Last Day at the BMC
January 26th, 2011 Posted in Uncategorized | 1 Comment »Today is my last day to work in the hospital in Nalerigu. I come to this day with mixed emotions ….. perhaps happy that today is the last day but thinking that the experience has definitely been one of the best during my residency.
Last night after a few hours sleep I was called to the hospital for ‘a lot of vaginal bleeding’ by the Canadian Endocrinologist volunteering here. He knows as much about this as I know about Hashimoto’s thyroiditis, so I was very happy to lend a hand.
Interestingly, as I was leaving the hospital after performing the D&C I was stopped by a nurse who said “Dr., we have a new patient.” It was 11:30 and I didn’t want to stay any longer but a brief look at the chart revealed a second scenario of ‘Lots of vaginal bleeding’. The story for this second patient was identical to the first: An incomplete miscarriage with retained products found on a brief ultrasound scan. Both required a D&C. In medicine diseases and pathologies ALWAYS come in sets of two’s or three’s.

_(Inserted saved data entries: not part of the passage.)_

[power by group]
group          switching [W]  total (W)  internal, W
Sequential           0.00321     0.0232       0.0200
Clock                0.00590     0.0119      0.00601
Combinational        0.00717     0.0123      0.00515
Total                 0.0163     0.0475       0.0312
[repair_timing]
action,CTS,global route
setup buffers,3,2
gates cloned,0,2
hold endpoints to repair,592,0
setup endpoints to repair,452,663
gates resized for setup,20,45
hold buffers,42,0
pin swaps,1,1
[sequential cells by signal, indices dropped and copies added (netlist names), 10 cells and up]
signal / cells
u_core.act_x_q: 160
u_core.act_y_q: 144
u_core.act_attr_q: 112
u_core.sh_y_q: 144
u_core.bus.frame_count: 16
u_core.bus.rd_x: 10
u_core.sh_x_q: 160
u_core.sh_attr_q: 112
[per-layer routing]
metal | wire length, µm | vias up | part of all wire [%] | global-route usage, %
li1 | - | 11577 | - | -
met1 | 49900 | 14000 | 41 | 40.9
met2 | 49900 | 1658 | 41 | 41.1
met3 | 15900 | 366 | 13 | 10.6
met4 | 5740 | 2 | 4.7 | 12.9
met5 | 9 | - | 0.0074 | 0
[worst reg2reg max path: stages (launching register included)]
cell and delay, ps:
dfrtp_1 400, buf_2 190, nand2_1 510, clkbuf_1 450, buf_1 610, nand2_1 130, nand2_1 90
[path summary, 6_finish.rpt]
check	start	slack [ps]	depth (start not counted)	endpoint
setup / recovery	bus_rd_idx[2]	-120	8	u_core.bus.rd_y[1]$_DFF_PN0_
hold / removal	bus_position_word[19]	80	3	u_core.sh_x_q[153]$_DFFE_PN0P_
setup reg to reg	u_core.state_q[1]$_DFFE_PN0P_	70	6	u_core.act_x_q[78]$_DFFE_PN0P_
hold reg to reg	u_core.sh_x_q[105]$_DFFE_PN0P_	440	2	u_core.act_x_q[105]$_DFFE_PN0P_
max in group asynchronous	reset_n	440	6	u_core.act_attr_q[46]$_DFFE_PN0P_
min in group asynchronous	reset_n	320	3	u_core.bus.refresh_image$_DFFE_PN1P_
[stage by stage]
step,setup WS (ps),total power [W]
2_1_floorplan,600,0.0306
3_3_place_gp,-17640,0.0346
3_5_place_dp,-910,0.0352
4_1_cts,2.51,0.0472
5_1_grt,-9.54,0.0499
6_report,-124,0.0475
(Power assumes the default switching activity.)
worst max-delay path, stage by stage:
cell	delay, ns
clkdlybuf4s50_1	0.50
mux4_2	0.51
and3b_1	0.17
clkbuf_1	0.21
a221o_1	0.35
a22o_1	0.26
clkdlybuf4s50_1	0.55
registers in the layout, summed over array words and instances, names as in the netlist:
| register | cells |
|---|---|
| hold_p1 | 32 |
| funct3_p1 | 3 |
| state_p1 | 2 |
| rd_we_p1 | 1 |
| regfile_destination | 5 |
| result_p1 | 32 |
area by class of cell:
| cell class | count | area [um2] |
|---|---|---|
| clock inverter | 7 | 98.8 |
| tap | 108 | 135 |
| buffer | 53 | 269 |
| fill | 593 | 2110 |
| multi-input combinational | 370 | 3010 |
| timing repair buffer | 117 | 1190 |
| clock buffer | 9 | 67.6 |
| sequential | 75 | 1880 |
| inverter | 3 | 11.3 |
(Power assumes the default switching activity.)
`src/rtl/fetch_unit.sv`:
```
// Purpose: instruction fetch sequencer (REQ -> WAIT -> HOLD) against a 1-cycle-latency ROM.
// Latency: instr_valid rises 2 cycles after entering REQ; at most one instruction per 3 cycles.
// Backpressure: HOLD keeps instr/pc stable until instr_valid && instr_ready; jump/increment applies only then.
module fetch_unit (
    input  logic       clk,
    input  logic       n_reset,
    output logic [3:0] rom_addr,
    input  logic [7:0] rom_data,
    output logic [3:0] pc,
    output logic [7:0] instr,
    output logic       instr_valid,
    input  logic       instr_ready,
    input  logic       jmp_en,
    input  logic [3:0] jmp_addr,
    output logic       pc_wrap
);

    typedef enum logic [1:0] {
        S_REQ  = 2'd0,
        S_WAIT = 2'd1,
        S_HOLD = 2'd2
    } state_t;

    state_t     state_q, state_d;
    logic [3:0] pc_q, pc_d;
    logic [3:0] rom_addr_q, rom_addr_d;
    logic [7:0] instr_q, instr_d;
    logic       instr_valid_q, instr_valid_d;
    logic       pc_wrap_q, pc_wrap_d;
    logic [3:0] next_pc;
    logic       accept;

    // Valid is only ever high in HOLD, so this is also "HOLD and ready".
    assign accept = instr_valid_q && instr_ready;

    // Address of the next fetch once the held instruction is taken.
    always_comb begin
        next_pc = pc_q + 4'd1;
        if (jmp_en) begin
            next_pc = jmp_addr;
        end
    end

    // Next-state logic: every output is registered, so all of it is computed here.
    always_comb begin
        state_d       = state_q;
        pc_d          = pc_q;
        rom_addr_d    = rom_addr_q;
        instr_d       = instr_q;
        instr_valid_d = instr_valid_q;
        pc_wrap_d     = 1'b0;
        case (state_q)
            S_REQ: begin
                // rom_addr already equals pc; the ROM samples it on this edge.
                state_d = S_WAIT;
            end
            S_WAIT: begin
                instr_d       = rom_data;
                instr_valid_d = 1'b1;
                state_d       = S_HOLD;
            end
            S_HOLD: begin
                if (accept) begin
                    state_d       = S_REQ;
                    instr_valid_d = 1'b0;
                    pc_d          = next_pc;
                    // rom_addr moves together with pc, only when entering REQ.
                    rom_addr_d    = next_pc;
                    // Wrap is an increment-only event; a jump to 0 never flags it.
                    pc_wrap_d     = !jmp_en && (pc_q == 4'hF);
                end
            end
            default: begin
                state_d       = S_REQ;
                instr_valid_d = 1'b0;
            end
        endcase
    end

    // State and output registers; reset discards any in-flight fetch and restarts at address 0.
    always_ff @(posedge clk or negedge n_reset) begin
        if (!n_reset) begin
            state_q       <= S_REQ;
            pc_q          <= 4'h0;
            rom_addr_q    <= 4'h0;
            instr_q       <= 8'h00;
            instr_valid_q <= 1'b0;
            pc_wrap_q     <= 1'b0;
        end else begin
            state_q       <= state_d;
            pc_q          <= pc_d;
            rom_addr_q    <= rom_addr_d;
            instr_q       <= instr_d;
            instr_valid_q <= instr_valid_d;
            pc_wrap_q     <= pc_wrap_d;
        end
    end

    assign rom_addr    = rom_addr_q;
    assign pc          = pc_q;
    assign instr       = instr_q;
    assign instr_valid = instr_valid_q;
    assign pc_wrap     = pc_wrap_q;

endmodule

```
`config.mk`:
```
export PLATFORM = sky130hd
export DESIGN_NAME = fetch_unit
export DESIGN_NICKNAME = d
export VERILOG_FILES = /design/src/rtl/fetch_unit.sv
export SDC_FILE = /design/constraint.sdc
export NUM_CORES = 1
export LEC_CHECK = 0
export CAP_MARGIN = 20
export CORE_MARGIN = 4
export CORE_UTILIZATION = 42
export DETAILED_ROUTE_END_ITERATION = 10
export PLACE_DENSITY = 0.91
export SYNTH_ARGS = -nofsm -noshare
export SYNTH_HDL_FRONTEND = slang
export SYNTH_SLANG_ARGS = --single-unit
export TNS_END_PERCENT = 50
```
`constraint.sdc`:
```
create_clock -name clk -period 3.2 [get_ports clk]
set_clock_uncertainty 0.2 [all_clocks]
set_input_delay 0.64 -clock clk [delete_from_list [all_inputs] [get_ports clk]]
set_output_delay 0.64 -clock clk [all_outputs]
set_load 0.05 [all_outputs]
```
==> results.json, run 1 <==
{
  "outcome": "finished clean",
  "die_area_um2": 2500,
  "ys_warn_count": 0,
  "r2r_start": "state_q[0]$_DFFE_PN0P_",
  "synth-simple-area-share_pct": 14.0,
  "synthesis.area_um2": 741,
  "tightest_slew_ns": 0.766,
  "cp_data_required_time_ns": 2.36,
  "ys_seq_area_share_pct": 54.1,
  "rsz0062_at_grt": "false",
  "root_buffer": "clkbuf_4",
  "crit_fanout": 7,
  "num_vias": 558,
  "worstSetupPathType": "reg2out",
  "tns_ns": 0,
  "slowest_delay_ns": 0.85,
  "cp.arrival_ns": 1.59,
  "clock-sinks": 16,
  "min-delay-start": "instr[7]$_DFFE_PN0P_",
  "yosys_register_bits": 16,
  "relSlewSlack_pct": 48.9,
  "period_minus_slack_ns": 2.43,
  "core_area_um2": 1580,
  "drive_gt1_share_pct": 6.45,
  "ios": 34,
  "gr-total-overflow": 0,
  "synth.distinct_cells": 26,
  "initial_utilization_pct": 47.0,
  "vdd_drop_max_mv": 0.634,
  "cts_tree": "done",
  "clock_latency_ns": 0.28,
  "wl_per_cell_um": 14.6,
  "synth_top_family_by_area": "multiplexers",
  "ctsLongestPathBuffers": 2,
  "grt_max_degree": 17,
  "cts_resized": 0,
  "hold_class": "reg2reg",
  "antenna_found_initial": 0,
  "fmax_ghz": 0.412,
  "syn_inst": 63,
  "timing.hold.ws_ns": 0.290,
  "final_hold_viol_count": 0,
  "diodes": 0,
  "whs_endpoint": "instr[7]$_DFFE_PN0P_",
  "slowest_stage": "clkdlybuf4s50_1",
  "htreeDepth": 1,
  "reg2regPathDepth": 2,
  "port_buffers": 33,
  "place.gp.congestion": 0.704,
  "wl_um": 1590,
  "post_cts_buffers": 0,
  "rrSetupSlack_ns": 1.45,
  "cpLargestDelayFamily": "buffers and inverters",
  "synthAdderAreaFrac_pct": 1.69,
  "finalCritPeriodShare_pct": 75.9,
  "dp_hpwl_um": 1230,
  "syn_area_per_cell_um2": 11.8,
  "synth_xor_area_share_pct": 0,
  "track_usage_pct": 14.1,
  "post-route-util_pct": 68.1,
  "syn2layout_area_growth_pct": 44.9,
  "clkTransAtPathRegs_ns": 0.09,
  "cts_hold_buf": 0,
  "cp-start-kind": "flip-flop",
  "syn-num-nets": 80,
  "hold_depth": 1,
  "die_h_um": 50.0,
  "routed_via_density": 5.12,
  "die_w_um": 50.0,
  "slew_violations": 0,
  "path_cells": "clkdlybuf4s50_1",
  "worstSetupEndpointType": "primary output",
  "dr.pass1.iters": 4,
  "setup_violations": 0,
  "grt_pass1_wl_um": 2670,
  "synth.mux.area_fraction_pct": 14.9,
  "grt_pass1_vias": 591,
  "nets": 111,
  "worstPathBufferInverterCount": 1,
  "ant_nets": 0,
  "cellPowerDensity_nw_per_um2": 1130,
  "synth_compound_area_share_pct": 7.09,
  "remaining_drc_errors": 0,
  "drv_cap": 0,
  "reg2reg_to": "instr[0]$_DFFE_PN0P_",
  "drtIter0Drc": 5,
  "numCtsBuffers": 3,
  "num_rows": 14,
  "p_total_w": 0.00121,
  "p_leak_nw": 0.463
}
-- cell usage after synthesis (all sizes together) --
| master | count | area (µm²) |
|---|---|---|
| a211o | 1 | 8.76 |
| nor4 | 1 | 12.5 |
| ha | 1 | 12.5 |
| dfrtp | 16 | 400 |
| nand2b | 1 | 6.26 |
| a22o | 1 | 8.76 |
| a21oi | 1 | 5.00 |
| and2b | 1 | 7.51 |
| or2 | 1 | 6.26 |
| nand4 | 1 | 6.26 |
| o21a | 1 | 7.51 |
| inv | 2 | 7.51 |
| nand4b | 1 | 8.76 |
| mux2i | 2 | 20.0 |
| nand3 | 1 | 5.00 |
| clkbuf | 1 | 5.00 |
| buf | 6 | 48.8 |
| a21o | 1 | 7.51 |
| nor2b | 1 | 6.26 |
| mux2 | 8 | 90.1 |
| o21ai | 3 | 15.0 |
| nor3 | 3 | 15.0 |
| nand2 | 4 | 15.0 |
| nor2 | 4 | 15.0 |
-- state kept, by name, summed over array words and instances (netlist names) --
register / flops
rom_addr: 4
state_q: 2
pc_wrap: 1
instr_valid: 1
instr: 8
-- stage by stage --
step                      worst slack, ns  instances  instance area, µm²
after floorplan                      1.39         63                 741
after global placement              0.952        105                1040
after detailed placement            0.832        105                1040
after CTS                           0.757        109                1070
after global routing                0.699        109                1070
final                               0.770        109                1070
-- final cells by class --
type / instances / area, µm²
repair buffers: 33 / 330
flip-flops and latches: 16 / 400
inverters: 2 / 7.51
clock buffers: 4 / 36.3
multi-input cells: 38 / 279
well taps: 16 / 20.0
fillers: 121 / 503
-- report_power, final --
| part | total [W] | leakage (nW) | internal (W) | switching (W) |
|---|---|---|---|---|
| clock | 0.000131 | 0.0210 | 0.0000692 | 0.0000614 |
| sequential | 0.000363 | 0.196 | 0.000291 | 0.0000713 |
| combinational | 0.000720 | 0.247 | 0.000261 | 0.000458 |
-- cell families after synthesis --
| logic type | count (synthesis) |
|---|---|
| and+or+nand+nor | 19 |
| muxes | 10 |
| buffers and inverters | 9 |
| DFF | 16 |
| adders and majority gates | 1 |
| AOI/OAI and AO/OA | 8 |
-- cell usage in the layout, fill, tap and decap left out, types with 2 or more instances in the layout --
| cell type | netlist | layout |
|---|---|---|
| nand2_1 | 4 | 4 |
| mux2_1 | 8 | 8 |
| o21ai_1 | 2 | 2 |
| inv_1 | 2 | 2 |
| clkdlybuf4s50_1 | 0 | 33 |
| mux2i_1 | 2 | 2 |
| dfrtp_1 | 16 | 16 |
| clkbuf_4 | 0 | 3 |
| nor2_1 | 4 | 4 |
| nor3_1 | 3 | 3 |
-- layer usage --
layer	vias to the layer above	track usage [%]	wire length (µm)
li1	272	-	-
met1	270	16.3	651
met2	14	25.0	860
met3	2	1.20	54
met4	0	8.29	19
met5	-	0	0
-- worst max-delay path by stage --
stage | startpoint | end | slack [ns] | cells past startpoint
6_report | rom_addr[2]$_DFFE_PN0P_ | pc[2] | 0.77 | 1
3_3_place_gp | instr_ready | rom_addr[3]$_DFFE_PN0P_ | 0.95 | 4
5_1_grt | rom_addr[2]$_DFFE_PN0P_ | rom_addr[2] | 0.70 | 1
2_1_floorplan | rom_addr[2]$_DFFE_PN0P_ | rom_addr[2] | 1.39 | 1
3_5_place_dp | instr_ready | rom_addr[3]$_DFFE_PN0P_ | 0.83 | 4
4_1_cts | rom_addr[2]$_DFFE_PN0P_ | pc[2] | 0.76 | 1
No activity file was read; power rests on OpenSTA's default activity.
==> inputs of run 2 (changes only) <==
--- a/config.mk
+++ b/config.mk
@@ -7,9 +7,9 @@
 export LEC_CHECK = 0
 export CAP_MARGIN = 20
 export CORE_MARGIN = 4
-export CORE_UTILIZATION = 42
+export CORE_UTILIZATION = 39
 export DETAILED_ROUTE_END_ITERATION = 10
-export PLACE_DENSITY = 0.91
+export PLACE_DENSITY = 0.86
 export SYNTH_ARGS = -nofsm -noshare
 export SYNTH_HDL_FRONTEND = slang
 export SYNTH_SLANG_ARGS = --single-unit
==> constraint.sdc (replaced) <==
create_clock -name clk -period 2.55 [get_ports clk]
set_clock_uncertainty 0.2 [all_clocks]
set_input_delay 0.51 -clock clk [delete_from_list [all_inputs] [get_ports clk]]
set_output_delay 0.51 -clock clk [all_outputs]
set_load 0.05 [all_outputs]
==> run 2 against run 1 <==
Setup slack lost 0.52 ns; cell area shrank 0.23%; first-iteration DRC count shrank 40%; clock-buffer cell count shrank 1; total power grew 21%; largest power group unchanged; die area grew 6.4%; cell count grew 7.3%; combinational power grew 24%.
==> results.json, run 2 (synthesis gave the netlist of run 1 again) <==
{
  "multi_input_area_um2": 279,
  "crit_path_end": "rom_addr[2]",
  "slew_violations": 0,
  "port_buffers": 33,
  "grt_pass1_wl_um": 2490,
  "vdd_drop_max_mv": 0.729,
  "setup_violations": 0,
  "root_buffer": "clkbuf_4",
  "ctsLongestPathBuffers": 2,
  "drive_gt1_share_pct": 5.43,
  "rsz0062_at_grt": "false",
  "cts_resized": 0,
  "rrSetupSlack_ns": 0.81,
  "cp_data_required_time_ns": 1.84,
  "track_usage_pct": 12.7,
  "p_int_w": 0.000749,
  "dp_hpwl_um": 1140,
  "cpLargestDelayFamily": "buffers and inverters",
  "crit_start": "rom_addr[2]$_DFFE_PN0P_",
  "use_met2_pct": 22.5,
  "final_common_cell": "clkdlybuf4s50_1",
  "mostFrequentLayoutCells": "33 x clkdlybuf4s50_1, 16 x dfrtp_1, 8 x mux2_1",
  "syn2layout_area_growth_pct": 44.6,
  "period_minus_slack_ns": 2.30,
  "power.share.clock_pct": 8.5,
  "final_hold_viol_count": 0,
  "seq_power_share_pct": 30.7,
  "cp.depth": 1,
  "cts_hold_buf": 0,
  "grt_max_degree": 17,
  "htreeDepth": 1,
  "routed_via_density": 4.86,
  "clkTransAtPathRegs_ns": 0.09,
  "combPwrFrac_pct": 60.8,
  "diodes": 0,
  "numCtsBuffers": 3,
  "p_total_w": 0.00147,
  "wl_um": 1520,
  "die_area_um2": 2660,
  "die_w_um": 51.6,
  "dr.pass1.iters": 6,
  "num_rows": 15,
  "cp.arrival_ns": 1.59,
  "p_leak_nw": 0.456,
  "tns_ns": 0,
  "outcome": "finished clean",
  "path_cells": "clkdlybuf4s50_1",
  "cp-start-kind": "flip-flop",
  "num_vias": 569,
  "finalCritPeriodShare_pct": 90.0,
  "wl_per_cell_um": 13.0,
  "switchingPower_w": 0.000725,
  "worstSetupPathType": "reg2out",
  "initial_utilization_pct": 42.0,
  "ant_nets": 0,
  "hold_class": "reg2reg",
  "pre_cts_ws_ns": 0.326,
  "drv_cap": 0,
  "crit_fanout": 7,
  "use_met1_pct": 13.8,
  "regArea_um2": 400,
  "fmax_ghz": 0.436,
  "fillers": 170,
  "gr-max-usage-layer": "met2",
  "worstSetupEndpointType": "primary output",
  "cellPowerDensity_nw_per_um2": 1380,
  "timing.hold.ws_ns": 0.292,
  "largest_reg_flops": 8,
  "worstPathBufferInverterCount": 1,
  "die_h_um": 51.6,
  "clock-sinks": 16,
  "fin_ws_ns": 0.255,
  "drtIter0Drc": 3,
  "post_cts_buffers": 0,
  "core_area_um2": 1760,
  "r2r_start": "state_q[1]$_DFFE_PN0P_",
  "relSlewSlack_pct": 50.7,
  "reg2reg_to": "instr[6]$_DFFE_PN0P_",
  "place.gp.congestion": 0.723,
  "tightest_slew_ns": 0.738,
  "ios": 34,
  "cts_tree": "done",
  "clock_latency_ns": 0.28,
  "gr-total-overflow": 0,
  "reg2regPathDepth": 2,
  "antenna_found_initial": 0,
  "slowest_delay_ns": 0.84,
  "grt_util_met3_pct": 1.43,
  "nets": 111,
  "p_sw_share_pct": 49.2,
  "slowest_stage": "clkdlybuf4s50_1",
  "grt_pass1_vias": 605,
  "remaining_drc_errors": 0
}
## run 2: final cells by class
| type | instances | area share, % |
|---|---|---|
| Clock buffer | 3 | 2.10 |
| Inverter | 2 | 0.701 |
| Multi-Input combinational cell | 38 | 26.1 |
| Sequential cell | 16 | 37.4 |
| Tap cell | 25 | 2.92 |
| Timing Repair Buffer | 33 | 30.8 |
## run 2: worst reg2reg max path, delay by kind of cell, from the launching register on
kind          cells  cell delay (ns)
flops             1             0.43
mux               1             0.39
simple gates      1             0.60
## run 2: routing by layer
| layer | routed length [µm] | part of all wire (%) |
|---|---|---|
| met2 | 817 | 54 |
| met3 | 76 | 5.0 |
| met5 | 0 | 0 |
| met4 | 31 | 2.0 |
| met1 | 598 | 39 |
## run 2: worst min-delay path by stage
stage | startpoint | to | slack [ns] | depth (start not counted)
3_5_place_dp | state_q[1]$_DFFE_PN0P_ | state_q[0]$_DFFE_PN0P_ | 0.27 | 1
3_3_place_gp | instr[6]$_DFFE_PN0P_ | instr[6]$_DFFE_PN0P_ | 0.27 | 1
5_1_grt | instr[1]$_DFFE_PN0P_ | instr[1]$_DFFE_PN0P_ | 0.32 | 1
4_1_cts | instr[3]$_DFFE_PN0P_ | instr[3]$_DFFE_PN0P_ | 0.30 | 1
2_1_floorplan | n_reset | instr[0]$_DFFE_PN0P_ | 0.01 | 0
6_report | instr[0]$_DFFE_PN0P_ | instr[0]$_DFFE_PN0P_ | 0.29 | 1
## run 2: power groups by stage
stage	combinational [W]	clock, W	sequential (W)
floorplan	0.000314	0	0.000783
global placement	0.000890	0	0.000451
global route	0.000944	0.000142	0.000474
finish	0.000896	0.000125	0.000453
detailed placement	0.000904	0	0.000457
CTS	0.000905	0.000131	0.000454
## run 2: per-stage QoR
stage	utilization, %	instance area (µm²)	std cells
finish	60.7	1070	117
global route	60.7	1070	117
CTS	60.7	1070	117
detailed placement	59.4	1050	114
global placement	59.4	1050	114
floorplan	-	741	63
==> inputs of run 3 (changes only) <==
--- a/config.mk
+++ b/config.mk
@@ -13,4 +13,4 @@
 export SYNTH_ARGS = -nofsm -noshare
 export SYNTH_HDL_FRONTEND = slang
 export SYNTH_SLANG_ARGS = --single-unit
-export TNS_END_PERCENT = 50
+export TNS_END_PERCENT = 10
==> results of run 3 <==
The final DEF is identical to that of run 2; final timing and power are the same.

Yesterday I walked into Maternity where the nurse said “Doctor we have four c/sections today” To my amazement they were right about three, a high amount of surgical deliveries in one day at a place where the midwives can handle breech twin deliveries. I was able to perform two of the deliveries, the surgeon completed the third. Again, in medicine diseases and pathologies ALWAYS come in sets of two’s or three’s.
The fourth case they presented to me was a lady with 2 prior vaginal deliveries and a C/S on her third pregnancy who was making steady progress through labor. Each time I evaluated the patient her cervix continued to dilate appropriately, her pains increased, and she began demanding another C/S to stop her pain. At my last evaluation before going home she told me “If you FEAR GOD you will give me a C/S”. I can’t remember what I told her except that it was safer for her baby to come through her vagina than by the knife, even if it hurt alot. How’s that for being a compassionate male? (The surgeon was called by maternity to evaluate her for surgery after I refused …. He said “It’s labor!, woman was made to suffer” How’s that for a compassionate surgeon?)
My month here has been amazing for a few reasons, chiefly that Dr. Faile arrived during my second week. He is the son of the surgeon who started the hospital, he served here for twenty years and returns now on a yearly basis to ‘help out’. I am glad his month coincided with mine.
I call him the ‘Godfather’ of Nalerigu. After the word got out that he was here many people came everyday from miles around to say hello and ‘pay their respects.’
He has taught me how to sew up bowel on a typhoid perforation, shown me hydrocele and hernia repairs, let me saw bone during a leg amputation, yesterday we did a skin graft. I want to be like this guy some day.